Head-up displays (HUD) project information and warnings directly into a driver’s field of vision. Until now, complicated optics have controlled and enlarged the augmented reality (AR) projections on the windshield. Disadvantage: The systems allow only a very small amount of glare and take up too much space in the already crowded dashboard. Automotive components supplier Continental, with its associated company, the US startup DigiLens Inc, is taking a new path, also based on photonics. Instead of controlling the light with optics, it’s modulated with specially structured optical waveguides. The innovative system reduces the installation space to a sixth of the present size and also doubles the field of vision. The miniaturized HUDs can even be integrated into motorbike and pilot helmets to make AR information visible directly in the field of vision.

DigiLens replaces lenses and mirrors with fine diffractive structures made from a holographic photopolymer, which was developed by the company. These Bragg gratings are applied with an inexpensive ink jet printing process to waveguides that are optimized for red, green, and blue light. The trick: The polymer, or rather the size of its diffraction, is electrically switchable. Consequently the switchable Bragg gratings (SBGs) work like an optical “system on a chip,” which diffracts, shapes, enlarges, and ultimately projects the light stored in the optical wave-guides on to the target surface. It’s fed in by an input module consisting of a pico projector and an RGB LED module.

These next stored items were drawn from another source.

==> config.mk <==
export PLATFORM = sky130hd
export DESIGN_NAME = mul_req_arbiter
export DESIGN_NICKNAME = d
export VERILOG_FILES = /design/src/rtl/mul_req_arbiter.sv
export SDC_FILE = /design/constraint.sdc
export NUM_CORES = 1
export LEC_CHECK = 0
export ABC_CLOCK_PERIOD_IN_PS = 1600
export BUFFER_PORTS_ARGS = -buffer_cell sky130_fd_sc_hd__buf_2
export CORE_MARGIN = 5
export CORE_UTILIZATION = 30
export DETAILED_ROUTE_END_ITERATION = 7
export PLACE_DENSITY_LB_ADDON = 0.08
export SLEW_MARGIN = 0
export SYNTH_ARGS = -nofsm -noshare
export SYNTH_HDL_FRONTEND = slang
export SYNTH_SLANG_ARGS = --single-unit
==> constraint.sdc <==
create_clock -name clk -period 1.6 [get_ports clk]
set_input_delay 0.24 -clock clk [delete_from_list [all_inputs] [get_ports clk]]
set_output_delay 0.24 -clock clk [all_outputs]
set_load 0.1 [all_outputs]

Competition in optical processes

According to Continental, the compact HUDs have “the potential to revolutionize the market.” This is quite a realistic claim, when we consider that other research groups and manufacturers are also working on this technology. For example, a research team from the College of Optical Sciences of the University of Arizona is developing holography-based HUDs. Together with US-based Honeywell, they plan to make systems for aviation ready for series production. An-other prominent example is Microsoft with its mixed reality glasses HoloLens. This technology also implements augmented reality on the basis of Bragg gratings, which are etched into sili-con. As opposed to the DigiLens technology, these surface-relief gratings (SRGs) are not switchable and their field of vision corresponds to the normal useful field of vision of about 20 degrees. On the other hand, with the help of the switchable Bragg gratings, DigiLens claims that it can provide 40 to 70 degrees together with superior optical properties. The less expensive printed HUD system is also more energy efficient, which predestines it for motorbike helmets and smart glasses.

The virtual reality headset VR One takes a completely different path. Its core element is two large precision lenses that create the desired stereoscopic effect when users slide an iPhone or Android smartphone (4.7”-5.5”) into the headset and start the corresponding VR apps. The app stores from Apple and Google contain hundreds of these apps. Apart from Zeiss, various other manufacturers also offer VR headsets that work only in combination with a smartphone.

Liquid crystals depict virtual worlds

There are also a growing number of VR headsets with integrated displays. A display technology based on ferroelectric liquid crystals developed and produced by Forth Dimension Displays based in Scotland, is already well advanced. Customers from various industries use VR head-sets with these FLCoS displays for training purposes.

FLCoS stands for Ferroelectric Liquid Crystal on Silicon. The liquid crystals to modulate the light in the electric field are located between an active CMOS (complementary metal oxide semiconductor) backplane with individually controllable pixels and a glass front that is coated with a transparent electrode. In the electric field, the liquid crystals can be switched with response times of just 40 microseconds (µs). According to the manufacturer, this rapid response time and resolutions of 2048 x 1536 pixels per eye allow realistic presentations of digital worlds that no other technology on the market is currently able to emulate. Users have a choice between true color images with 24-bit color depth or monochrome presentations. LEDs or lasers can be used as a light source, although in combination with lasers the FLCoS micro displays can also be used for binary phase modulation of computer generated holograms.